_Exercise description_
Given the records below, would you repeat exactly the lines that begin at the one containing "logic at_q1;" and end at the one containing "sq_d.fetch = 1'b1;", inclusive?
━━ The data
$ cat src/rtl/irqc_pkg.sv
package irqc_pkg;

    typedef enum logic [1:0] {
        PH_Q1 = 2'd0,
        PH_Q2 = 2'd1,
        PH_Q3 = 2'd2,
        PH_Q4 = 2'd3
    } phase_e;

    // Bit order is visible to software and must stay as is.
    typedef struct packed {
        logic glb_en;
        logic per_en;
        logic tmr_en;
        logic pin_en;
        logic chg_en;
        logic tmr_flg;
        logic pin_flg;
        logic chg_flg;
    } ctl_reg_t;

    typedef enum logic [1:0] {
        SQ_IDLE   = 2'd0,
        SQ_FINISH = 2'd1,
        SQ_DUMMY  = 2'd2
    } seq_state_e;

endpackage

$ cat src/rtl/irqc_pin_edge.sv
module irqc_pin_edge
    import irqc_pkg::*;
#(
    parameter int SYNC_STAGES = 2
) (
    input  logic       clk,
    input  logic       rst_n,
    input  logic       warm_rst,
    input  logic [1:0] phase,
    input  logic       ext_pin,
    input  logic       edge_rise,
    output logic       set_o
);
    localparam int SW = SYNC_STAGES + 1;

    typedef struct packed {
        logic [SW-1:0] chain;
        logic          pend;
    } edge_st_t;

    edge_st_t st_d, st_q;
    logic rising, falling, hit, in_win;

    always_comb begin
        st_d       = st_q;
        st_d.chain = {st_q.chain[SW-2:0], ext_pin};
        rising     = st_q.chain[SW-2] & ~st_q.chain[SW-1];
        falling    = ~st_q.chain[SW-2] & st_q.chain[SW-1];
        hit        = edge_rise ? rising : falling;
        in_win     = (phase == PH_Q4) || (phase == PH_Q1);
        set_o      = (hit | st_q.pend) & in_win;
        st_d.pend  = (hit | st_q.pend) & ~in_win;
        if (warm_rst) begin
            st_d.pend = 1'b0;
        end
    end

    always_ff @(posedge clk or negedge rst_n) begin
        if (!rst_n) begin
            st_q <= '0;
        end else begin
            st_q <= st_d;
        end
    end

    // a held edge is released as soon as the window opens
    a_r3_pend_released: assert property (@(posedge clk) disable iff (!rst_n)
        (st_q.pend && !warm_rst && ((phase == PH_Q4) || (phase == PH_Q1))) |=> !st_q.pend);

endmodule

$ cat src/rtl/irqc_ctrl_reg.sv
module irqc_ctrl_reg
    import irqc_pkg::*;
(
    input  logic       clk,
    input  logic       rst_n,
    input  logic       warm_rst,
    input  logic       we,
    input  logic [7:0] wdata,
    input  logic       set_tmr,
    input  logic       set_pin,
    input  logic       set_chg,
    input  logic       clr_glb,
    output ctl_reg_t   reg_o
);
    ctl_reg_t reg_d, reg_q;

    always_comb begin
        reg_d = reg_q;
        if (we) begin
            reg_d = ctl_reg_t'(wdata);
        end
        // sources win over a software clear in the same cycle
        if (set_tmr) reg_d.tmr_flg = 1'b1;
        if (set_pin) reg_d.pin_flg = 1'b1;
        if (set_chg) reg_d.chg_flg = 1'b1;
        if (clr_glb) reg_d.glb_en  = 1'b0;
        if (warm_rst) begin
            reg_d         = '0;
            reg_d.chg_flg = reg_q.chg_flg;
        end
    end

    always_ff @(posedge clk or negedge rst_n) begin
        if (!rst_n) begin
            reg_q <= '0;
        end else begin
            reg_q <= reg_d;
        end
    end

    assign reg_o = reg_q;

    // a flag only falls through a software write or a warm reset
    a_r4_pin_flag_sw_only: assert property (@(posedge clk) disable iff (!rst_n)
        $fell(reg_q.pin_flg) |-> ($past(we && !wdata[1]) || $past(warm_rst)));
    a_r4_tmr_flag_sw_only: assert property (@(posedge clk) disable iff (!rst_n)
        $fell(reg_q.tmr_flg) |-> ($past(we && !wdata[2]) || $past(warm_rst)));
    // warm reset leaves only the port-change flag
    a_r11_warm_clears: assert property (@(posedge clk) disable iff (!rst_n)
        warm_rst |=> (reg_q[7:1] == 7'd0));

endmodule

$ cat src/rtl/irqc_sequencer.sv
module irqc_sequencer
    import irqc_pkg::*;
#(
    parameter int DUMMY_CYCLES = 2
) (
    input  logic       clk,
    input  logic       rst_n,
    input  logic       warm_rst,
    input  logic [1:0] phase,
    input  logic       pend,
    input  logic       glb_en,
    input  logic       sleeping,
    output logic       accept_o,
    output logic       dummy_o,
    output logic       fetch_o
);
    localparam int CW = $clog2(DUMMY_CYCLES + 1);

    typedef struct packed {
        seq_state_e    state;
        logic [CW-1:0] cnt;
        logic          fetch;
    } seq_st_t;

    seq_st_t sq_d, sq_q;
    logic at_q1;

    always_comb begin
        sq_d       = sq_q;
        sq_d.fetch = 1'b0;
        at_q1      = (phase == PH_Q1);
        accept_o   = (sq_q.state == SQ_IDLE) && at_q1 && pend && glb_en
                     && !sleeping && !warm_rst;
        case (sq_q.state)
            SQ_IDLE: begin
                if (accept_o) begin
                    sq_d.state = SQ_FINISH;
                end
            end
            SQ_FINISH: begin
                if (at_q1) begin
                    sq_d.state = SQ_DUMMY;
                    sq_d.cnt   = '0;
                end
            end
            SQ_DUMMY: begin
                if (at_q1) begin
                    if (sq_q.cnt == CW'(DUMMY_CYCLES - 1)) begin
                        sq_d.state = SQ_IDLE;
                        sq_d.fetch = 1'b1;
                    end else begin
                        sq_d.cnt = sq_q.cnt + 1'b1;
                    end
                end
            end
            default: sq_d.state = SQ_IDLE;
        endcase
        if (warm_rst) begin
            sq_d = '0;
        end
    end

    always_ff @(posedge clk or negedge rst_n) begin
        if (!rst_n) begin
            sq_q <= '0;
        end else begin
            sq_q <= sq_d;
        end
    end

    assign dummy_o = (sq_q.state == SQ_DUMMY);
    assign fetch_o = sq_q.fetch;

    // dummy cycles and the fetch pulse are aligned to Q1 boundaries
    a_r9_dummy_starts_at_q1: assert property (@(posedge clk) disable iff (!rst_n)
        $rose(dummy_o) |-> ($past(phase) == PH_Q1));
    a_r9_fetch_single: assert property (@(posedge clk) disable iff (!rst_n)
        fetch_o |=> !fetch_o);

endmodule

$ cat src/rtl/irq_dispatch_ctrl.sv
module irq_dispatch_ctrl
    import irqc_pkg::*;
#(
    parameter int              SYNC_STAGES  = 2,
    parameter int              DUMMY_CYCLES = 2,
    parameter int              ADDR_W       = 13,
    parameter logic [ADDR_W-1:0] VEC_ADDR   = 'h0004
) (
    input  logic              clk,
    input  logic              rst_n,
    input  logic              warm_rst,
    input  logic [1:0]        phase,
    input  logic              sleeping,
    input  logic              ext_pin,
    input  logic              edge_rise,
    input  logic              tmr_ovf,
    input  logic              port_chg,
    input  logic              periph_req,
    input  logic              reg_we,
    input  logic [7:0]        reg_wdata,
    output logic [7:0]        reg_rdata,
    output logic              wake,
    output logic              dummy_cyc,
    output logic              vec_fetch,
    output logic [ADDR_W-1:0] vec_addr
);
    ctl_reg_t ctl;
    logic pin_set, accept, pend;
    logic wake_d, wake_q;

    irqc_pin_edge #(.SYNC_STAGES(SYNC_STAGES)) edge_i (
        .clk      (clk),
        .rst_n    (rst_n),
        .warm_rst (warm_rst),
        .phase    (phase),
        .ext_pin  (ext_pin),
        .edge_rise(edge_rise),
        .set_o    (pin_set)
    );

    irqc_ctrl_reg reg_i (
        .clk     (clk),
        .rst_n   (rst_n),
        .warm_rst(warm_rst),
        .we      (reg_we),
        .wdata   (reg_wdata),
        .set_tmr (tmr_ovf),
        .set_pin (pin_set),
        .set_chg (port_chg),
        .clr_glb (accept),
        .reg_o   (ctl)
    );

    irqc_sequencer #(.DUMMY_CYCLES(DUMMY_CYCLES)) seq_i (
        .clk     (clk),
        .rst_n   (rst_n),
        .warm_rst(warm_rst),
        .phase   (phase),
        .pend    (pend),
        .glb_en  (ctl.glb_en),
        .sleeping(sleeping),
        .accept_o(accept),
        .dummy_o (dummy_cyc),
        .fetch_o (vec_fetch)
    );

    always_comb begin
        pend   = (ctl.tmr_flg & ctl.tmr_en) | (ctl.pin_flg & ctl.pin_en)
               | (ctl.chg_flg & ctl.chg_en) | (periph_req & ctl.per_en);
        wake_d = sleeping & pend;
    end

    always_ff @(posedge clk or negedge rst_n) begin
        if (!rst_n) begin
            wake_q <= 1'b0;
        end else begin
            wake_q <= wake_d;
        end
    end

    assign wake      = wake_q;
    assign reg_rdata = ctl;
    assign vec_addr  = vec_fetch ? VEC_ADDR : '0;

    // the pin flag rises only after a Q4 or Q1 edge, or by software
    a_r3_pin_flag_window: assert property (@(posedge clk) disable iff (!rst_n)
        $rose(ctl.pin_flg) |-> (($past(phase) == PH_Q4) || ($past(phase) == PH_Q1)
                                || $past(reg_we && reg_wdata[1])));
    // enabled pin flag while asleep raises wake on the next clock
    a_r8_pin_wakes: assert property (@(posedge clk) disable iff (!rst_n)
        (sleeping && ctl.pin_en && ctl.pin_flg) |=> wake);
    // accepting a dispatch drops the global enable
    a_r9_glb_dropped: assert property (@(posedge clk) disable iff (!rst_n)
        accept |=> !ctl.glb_en);
    // the fetch pulse follows the last dummy cycle
    a_r9_fetch_after_dummy: assert property (@(posedge clk) disable iff (!rst_n)
        vec_fetch |-> $past(dummy_cyc));
    // no dispatch begins while asleep
    a_r10_none_asleep: assert property (@(posedge clk) disable iff (!rst_n)
        accept |-> !sleeping);

endmodule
━━━━
_Answer box_
    logic at_q1;

    always_comb begin
        sq_d       = sq_q;
        sq_d.fetch = 1'b0;
        at_q1      = (phase == PH_Q1);
        accept_o   = (sq_q.state == SQ_IDLE) && at_q1 && pend && glb_en
                     && !sleeping && !warm_rst;
        case (sq_q.state)
            SQ_IDLE: begin
                if (accept_o) begin
                    sq_d.state = SQ_FINISH;
                end
            end
            SQ_FINISH: begin
                if (at_q1) begin
                    sq_d.state = SQ_DUMMY;
                    sq_d.cnt   = '0;
                end
            end
            SQ_DUMMY: begin
                if (at_q1) begin
                    if (sq_q.cnt == CW'(DUMMY_CYCLES - 1)) begin
                        sq_d.state = SQ_IDLE;
                        sq_d.fetch = 1'b1;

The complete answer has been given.